> **WORK REQUIRED**
Look in the material below for the line with "cell families after" and the line with "of cipher rounds", then set down exactly those two lines and all lines between, nothing more.

> **EXCERPTED RECORDS**

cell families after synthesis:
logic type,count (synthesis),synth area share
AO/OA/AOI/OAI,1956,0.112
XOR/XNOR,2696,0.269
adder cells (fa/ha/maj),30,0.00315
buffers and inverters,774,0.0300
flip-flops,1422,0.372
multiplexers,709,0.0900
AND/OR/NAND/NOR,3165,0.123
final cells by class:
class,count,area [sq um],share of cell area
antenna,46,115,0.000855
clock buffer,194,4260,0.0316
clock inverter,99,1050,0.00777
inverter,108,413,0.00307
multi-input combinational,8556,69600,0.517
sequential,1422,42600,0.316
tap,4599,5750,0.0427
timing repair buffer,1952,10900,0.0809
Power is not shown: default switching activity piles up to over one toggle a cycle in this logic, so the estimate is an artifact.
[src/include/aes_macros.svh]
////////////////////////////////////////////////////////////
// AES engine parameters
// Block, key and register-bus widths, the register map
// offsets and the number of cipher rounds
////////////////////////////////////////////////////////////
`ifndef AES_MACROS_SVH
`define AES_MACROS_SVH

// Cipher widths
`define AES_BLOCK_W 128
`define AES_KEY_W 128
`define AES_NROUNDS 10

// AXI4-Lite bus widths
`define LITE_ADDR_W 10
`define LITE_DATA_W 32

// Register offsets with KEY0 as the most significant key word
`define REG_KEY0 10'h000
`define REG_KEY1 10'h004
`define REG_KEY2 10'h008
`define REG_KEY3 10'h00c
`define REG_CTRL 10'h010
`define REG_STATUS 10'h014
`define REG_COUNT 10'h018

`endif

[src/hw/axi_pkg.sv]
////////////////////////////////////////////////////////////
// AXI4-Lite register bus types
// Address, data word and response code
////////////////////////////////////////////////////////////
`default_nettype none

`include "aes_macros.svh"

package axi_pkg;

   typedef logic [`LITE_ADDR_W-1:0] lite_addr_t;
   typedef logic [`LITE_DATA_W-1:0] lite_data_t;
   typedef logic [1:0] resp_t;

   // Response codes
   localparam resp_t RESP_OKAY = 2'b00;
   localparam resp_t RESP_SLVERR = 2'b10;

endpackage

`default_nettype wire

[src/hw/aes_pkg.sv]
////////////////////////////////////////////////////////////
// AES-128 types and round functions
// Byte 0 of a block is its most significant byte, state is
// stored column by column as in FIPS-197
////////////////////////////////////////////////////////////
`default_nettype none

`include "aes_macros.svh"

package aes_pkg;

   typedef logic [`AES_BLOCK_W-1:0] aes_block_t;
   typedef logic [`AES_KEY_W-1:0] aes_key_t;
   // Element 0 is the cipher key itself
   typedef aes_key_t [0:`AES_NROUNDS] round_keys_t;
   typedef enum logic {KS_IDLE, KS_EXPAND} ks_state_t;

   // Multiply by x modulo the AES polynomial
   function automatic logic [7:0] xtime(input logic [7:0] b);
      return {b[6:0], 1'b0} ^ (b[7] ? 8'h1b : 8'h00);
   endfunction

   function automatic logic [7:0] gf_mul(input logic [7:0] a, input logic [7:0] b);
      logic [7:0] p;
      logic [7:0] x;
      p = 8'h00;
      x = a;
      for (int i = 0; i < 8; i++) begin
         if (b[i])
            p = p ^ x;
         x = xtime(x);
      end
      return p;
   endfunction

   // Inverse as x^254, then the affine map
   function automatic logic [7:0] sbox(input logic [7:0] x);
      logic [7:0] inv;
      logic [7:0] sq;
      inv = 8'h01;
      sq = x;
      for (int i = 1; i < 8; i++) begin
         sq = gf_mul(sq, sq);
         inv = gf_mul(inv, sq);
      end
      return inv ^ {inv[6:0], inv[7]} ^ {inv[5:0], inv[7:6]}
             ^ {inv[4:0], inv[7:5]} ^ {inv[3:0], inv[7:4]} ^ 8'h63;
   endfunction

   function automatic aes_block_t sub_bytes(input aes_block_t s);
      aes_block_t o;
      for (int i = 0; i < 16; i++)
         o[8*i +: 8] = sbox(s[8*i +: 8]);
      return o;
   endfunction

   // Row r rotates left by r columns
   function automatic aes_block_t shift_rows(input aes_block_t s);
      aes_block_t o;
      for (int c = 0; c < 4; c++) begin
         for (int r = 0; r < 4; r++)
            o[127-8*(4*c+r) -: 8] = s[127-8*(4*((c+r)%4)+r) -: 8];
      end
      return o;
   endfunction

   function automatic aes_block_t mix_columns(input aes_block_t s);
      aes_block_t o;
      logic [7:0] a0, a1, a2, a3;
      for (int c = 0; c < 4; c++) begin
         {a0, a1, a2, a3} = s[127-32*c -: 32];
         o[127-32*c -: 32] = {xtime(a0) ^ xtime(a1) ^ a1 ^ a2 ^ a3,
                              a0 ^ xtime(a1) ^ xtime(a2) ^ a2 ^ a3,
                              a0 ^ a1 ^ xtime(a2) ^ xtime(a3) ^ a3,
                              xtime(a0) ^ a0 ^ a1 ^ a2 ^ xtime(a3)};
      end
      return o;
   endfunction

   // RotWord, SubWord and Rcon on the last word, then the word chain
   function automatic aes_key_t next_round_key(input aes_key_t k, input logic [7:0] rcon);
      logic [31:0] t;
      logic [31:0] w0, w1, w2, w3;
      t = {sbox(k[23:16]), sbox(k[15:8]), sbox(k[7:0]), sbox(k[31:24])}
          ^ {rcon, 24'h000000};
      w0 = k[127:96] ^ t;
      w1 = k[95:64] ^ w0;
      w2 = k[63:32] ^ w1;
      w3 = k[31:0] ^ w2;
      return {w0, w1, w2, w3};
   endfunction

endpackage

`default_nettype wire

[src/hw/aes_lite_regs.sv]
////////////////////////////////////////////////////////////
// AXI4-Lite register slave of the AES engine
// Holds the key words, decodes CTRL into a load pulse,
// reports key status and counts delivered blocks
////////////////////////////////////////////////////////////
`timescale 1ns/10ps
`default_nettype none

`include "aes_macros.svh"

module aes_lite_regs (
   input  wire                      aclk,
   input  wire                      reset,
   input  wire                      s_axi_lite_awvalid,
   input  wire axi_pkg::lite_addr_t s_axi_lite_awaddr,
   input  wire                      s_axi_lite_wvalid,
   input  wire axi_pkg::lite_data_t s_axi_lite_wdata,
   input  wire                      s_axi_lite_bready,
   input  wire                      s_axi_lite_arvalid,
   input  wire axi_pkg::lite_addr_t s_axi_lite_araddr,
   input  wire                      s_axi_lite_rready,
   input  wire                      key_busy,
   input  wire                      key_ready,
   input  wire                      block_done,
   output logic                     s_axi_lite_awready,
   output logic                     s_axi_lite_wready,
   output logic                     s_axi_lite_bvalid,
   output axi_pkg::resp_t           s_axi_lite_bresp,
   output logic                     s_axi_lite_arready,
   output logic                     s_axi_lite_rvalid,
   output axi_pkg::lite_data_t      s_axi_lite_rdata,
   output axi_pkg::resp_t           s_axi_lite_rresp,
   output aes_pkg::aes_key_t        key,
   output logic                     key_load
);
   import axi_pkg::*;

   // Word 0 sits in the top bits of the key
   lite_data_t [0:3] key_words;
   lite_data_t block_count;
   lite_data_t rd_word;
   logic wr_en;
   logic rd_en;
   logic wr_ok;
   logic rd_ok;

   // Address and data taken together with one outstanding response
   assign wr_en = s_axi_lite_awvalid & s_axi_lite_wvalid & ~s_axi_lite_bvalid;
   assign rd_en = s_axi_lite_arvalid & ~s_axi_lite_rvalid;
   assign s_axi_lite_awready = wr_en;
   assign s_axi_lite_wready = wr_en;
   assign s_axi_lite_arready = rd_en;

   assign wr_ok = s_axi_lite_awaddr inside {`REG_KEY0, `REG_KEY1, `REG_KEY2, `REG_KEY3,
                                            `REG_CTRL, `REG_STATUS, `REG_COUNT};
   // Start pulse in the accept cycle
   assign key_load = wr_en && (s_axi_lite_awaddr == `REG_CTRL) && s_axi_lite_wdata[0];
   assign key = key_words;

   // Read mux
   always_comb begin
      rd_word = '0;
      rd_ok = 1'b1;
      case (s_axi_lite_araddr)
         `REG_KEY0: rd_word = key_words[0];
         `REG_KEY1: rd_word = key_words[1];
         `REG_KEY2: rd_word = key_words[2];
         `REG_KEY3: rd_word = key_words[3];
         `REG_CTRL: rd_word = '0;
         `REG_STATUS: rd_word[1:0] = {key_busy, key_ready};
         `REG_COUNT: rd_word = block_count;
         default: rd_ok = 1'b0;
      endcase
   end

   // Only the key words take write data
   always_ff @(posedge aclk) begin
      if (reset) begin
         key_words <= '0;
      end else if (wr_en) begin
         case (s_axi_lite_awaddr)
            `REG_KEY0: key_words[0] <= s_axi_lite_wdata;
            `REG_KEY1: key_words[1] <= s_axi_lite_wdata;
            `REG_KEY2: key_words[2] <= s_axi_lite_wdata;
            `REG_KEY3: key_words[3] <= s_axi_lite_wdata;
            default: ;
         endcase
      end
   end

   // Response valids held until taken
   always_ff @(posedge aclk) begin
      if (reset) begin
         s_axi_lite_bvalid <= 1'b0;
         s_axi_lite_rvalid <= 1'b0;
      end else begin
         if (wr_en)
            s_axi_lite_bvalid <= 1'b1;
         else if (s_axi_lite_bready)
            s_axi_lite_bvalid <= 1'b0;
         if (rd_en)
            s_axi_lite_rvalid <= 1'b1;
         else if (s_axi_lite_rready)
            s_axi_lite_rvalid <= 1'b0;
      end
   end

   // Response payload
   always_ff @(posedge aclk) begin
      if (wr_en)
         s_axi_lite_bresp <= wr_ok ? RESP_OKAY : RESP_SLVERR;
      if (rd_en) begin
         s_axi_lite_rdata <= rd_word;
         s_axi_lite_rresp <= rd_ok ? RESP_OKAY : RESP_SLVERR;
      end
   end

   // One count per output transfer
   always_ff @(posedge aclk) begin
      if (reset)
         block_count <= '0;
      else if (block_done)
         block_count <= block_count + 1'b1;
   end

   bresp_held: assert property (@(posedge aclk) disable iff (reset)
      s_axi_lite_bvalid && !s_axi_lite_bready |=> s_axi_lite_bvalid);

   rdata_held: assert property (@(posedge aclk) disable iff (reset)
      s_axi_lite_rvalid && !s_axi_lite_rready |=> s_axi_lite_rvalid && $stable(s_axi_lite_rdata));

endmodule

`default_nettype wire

---

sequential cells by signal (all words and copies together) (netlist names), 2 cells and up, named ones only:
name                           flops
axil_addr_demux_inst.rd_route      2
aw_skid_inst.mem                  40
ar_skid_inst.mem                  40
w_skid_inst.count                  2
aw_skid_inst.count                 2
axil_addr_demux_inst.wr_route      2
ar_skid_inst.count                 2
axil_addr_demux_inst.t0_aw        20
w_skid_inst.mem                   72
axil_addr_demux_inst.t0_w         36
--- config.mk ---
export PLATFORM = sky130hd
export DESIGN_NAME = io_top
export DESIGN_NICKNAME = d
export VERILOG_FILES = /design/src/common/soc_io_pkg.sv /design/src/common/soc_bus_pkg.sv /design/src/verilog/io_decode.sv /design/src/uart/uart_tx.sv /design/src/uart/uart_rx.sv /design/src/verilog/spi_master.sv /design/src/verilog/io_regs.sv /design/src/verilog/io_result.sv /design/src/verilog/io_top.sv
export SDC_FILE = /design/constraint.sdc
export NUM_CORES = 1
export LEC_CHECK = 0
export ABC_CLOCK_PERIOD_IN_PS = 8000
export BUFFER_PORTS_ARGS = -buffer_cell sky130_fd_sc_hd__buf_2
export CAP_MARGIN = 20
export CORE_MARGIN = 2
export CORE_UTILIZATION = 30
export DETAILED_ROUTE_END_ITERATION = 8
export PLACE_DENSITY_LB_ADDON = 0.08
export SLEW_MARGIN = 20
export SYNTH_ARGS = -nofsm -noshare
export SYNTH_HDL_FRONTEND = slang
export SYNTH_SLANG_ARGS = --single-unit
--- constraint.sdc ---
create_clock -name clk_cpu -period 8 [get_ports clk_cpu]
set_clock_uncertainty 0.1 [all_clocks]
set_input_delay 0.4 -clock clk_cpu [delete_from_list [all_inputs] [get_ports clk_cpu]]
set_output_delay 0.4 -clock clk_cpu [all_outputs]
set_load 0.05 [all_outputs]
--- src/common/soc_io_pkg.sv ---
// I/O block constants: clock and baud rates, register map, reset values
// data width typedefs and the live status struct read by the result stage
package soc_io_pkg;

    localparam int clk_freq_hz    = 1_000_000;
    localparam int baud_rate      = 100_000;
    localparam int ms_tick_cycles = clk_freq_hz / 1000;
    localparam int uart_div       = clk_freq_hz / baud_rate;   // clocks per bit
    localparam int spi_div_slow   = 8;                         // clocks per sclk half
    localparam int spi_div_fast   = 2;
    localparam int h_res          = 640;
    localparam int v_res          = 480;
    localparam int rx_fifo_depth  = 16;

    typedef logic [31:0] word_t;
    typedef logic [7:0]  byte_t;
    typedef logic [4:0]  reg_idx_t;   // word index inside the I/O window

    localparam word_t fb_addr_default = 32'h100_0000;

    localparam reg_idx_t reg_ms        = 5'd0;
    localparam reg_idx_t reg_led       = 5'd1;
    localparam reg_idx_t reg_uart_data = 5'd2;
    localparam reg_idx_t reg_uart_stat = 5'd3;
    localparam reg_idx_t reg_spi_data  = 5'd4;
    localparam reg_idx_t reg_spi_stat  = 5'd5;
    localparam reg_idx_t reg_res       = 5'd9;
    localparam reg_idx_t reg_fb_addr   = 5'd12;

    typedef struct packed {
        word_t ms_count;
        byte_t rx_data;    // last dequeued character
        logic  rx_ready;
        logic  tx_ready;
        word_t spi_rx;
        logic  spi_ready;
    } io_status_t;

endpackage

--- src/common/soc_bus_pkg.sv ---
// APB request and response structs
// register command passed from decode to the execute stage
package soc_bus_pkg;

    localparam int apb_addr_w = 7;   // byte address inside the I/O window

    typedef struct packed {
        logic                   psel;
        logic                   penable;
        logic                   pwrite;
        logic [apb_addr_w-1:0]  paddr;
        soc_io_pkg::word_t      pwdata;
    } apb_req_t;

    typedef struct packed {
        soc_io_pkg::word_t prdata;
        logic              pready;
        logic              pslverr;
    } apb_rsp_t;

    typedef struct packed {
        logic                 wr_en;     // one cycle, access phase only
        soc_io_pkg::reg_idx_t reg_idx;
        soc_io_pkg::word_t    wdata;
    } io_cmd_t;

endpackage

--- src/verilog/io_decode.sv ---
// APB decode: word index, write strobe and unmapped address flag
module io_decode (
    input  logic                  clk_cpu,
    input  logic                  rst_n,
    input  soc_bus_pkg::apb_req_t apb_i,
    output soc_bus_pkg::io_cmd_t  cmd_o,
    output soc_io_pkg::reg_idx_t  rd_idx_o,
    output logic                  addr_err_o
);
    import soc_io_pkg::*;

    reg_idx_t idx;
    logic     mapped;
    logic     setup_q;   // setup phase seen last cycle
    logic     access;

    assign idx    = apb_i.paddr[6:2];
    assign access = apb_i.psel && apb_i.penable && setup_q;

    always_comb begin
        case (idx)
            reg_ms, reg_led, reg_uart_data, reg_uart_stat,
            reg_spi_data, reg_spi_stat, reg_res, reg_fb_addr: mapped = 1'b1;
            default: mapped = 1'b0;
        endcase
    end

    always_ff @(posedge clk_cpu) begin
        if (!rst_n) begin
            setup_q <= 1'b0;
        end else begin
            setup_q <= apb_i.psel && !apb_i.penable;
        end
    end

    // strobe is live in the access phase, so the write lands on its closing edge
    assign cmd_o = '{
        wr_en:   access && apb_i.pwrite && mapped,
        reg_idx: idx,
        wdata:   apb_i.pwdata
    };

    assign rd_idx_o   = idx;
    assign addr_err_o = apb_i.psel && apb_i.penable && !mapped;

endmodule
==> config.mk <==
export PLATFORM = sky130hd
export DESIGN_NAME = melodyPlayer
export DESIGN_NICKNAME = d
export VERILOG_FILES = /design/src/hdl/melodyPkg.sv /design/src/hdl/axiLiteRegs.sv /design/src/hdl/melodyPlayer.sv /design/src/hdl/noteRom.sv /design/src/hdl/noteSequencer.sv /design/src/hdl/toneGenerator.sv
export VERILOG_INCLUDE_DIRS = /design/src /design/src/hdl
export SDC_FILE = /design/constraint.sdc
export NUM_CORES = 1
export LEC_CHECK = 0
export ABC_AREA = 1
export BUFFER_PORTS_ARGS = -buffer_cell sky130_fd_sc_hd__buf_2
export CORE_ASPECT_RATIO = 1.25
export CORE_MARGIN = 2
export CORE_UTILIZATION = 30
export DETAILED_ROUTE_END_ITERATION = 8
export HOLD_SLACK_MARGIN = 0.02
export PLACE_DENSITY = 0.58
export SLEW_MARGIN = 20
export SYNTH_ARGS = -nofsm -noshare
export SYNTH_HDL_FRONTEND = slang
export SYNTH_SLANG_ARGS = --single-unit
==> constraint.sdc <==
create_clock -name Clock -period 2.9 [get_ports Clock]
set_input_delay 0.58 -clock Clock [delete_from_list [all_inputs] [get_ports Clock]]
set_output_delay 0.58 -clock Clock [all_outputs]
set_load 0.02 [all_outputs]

> **WRITTEN RESPONSE**
cell families after synthesis:
logic type,count (synthesis),synth area share
AO/OA/AOI/OAI,1956,0.112
XOR/XNOR,2696,0.269
adder cells (fa/ha/maj),30,0.00315
buffers and inverters,774,0.0300
flip-flops,1422,0.372
multiplexers,709,0.0900
AND/OR/NAND/NOR,3165,0.123
final cells by class:
class,count,area [sq um],share of cell area
antenna,46,115,0.000855
clock buffer,194,4260,0.0316
clock inverter,99,1050,0.00777
inverter,108,413,0.00307
multi-input combinational,8556,69600,0.517
sequential,1422,42600,0.316
tap,4599,5750,0.0427
timing repair buffer,1952,10900,0.0809
Power is not shown: default switching activity piles up to over one toggle a cycle in this logic, so the estimate is an artifact.
[src/include/aes_macros.svh]
////////////////////////////////////////////////////////////
// AES engine parameters
// Block, key and register-bus widths, the register map
// offsets and the number of cipher rounds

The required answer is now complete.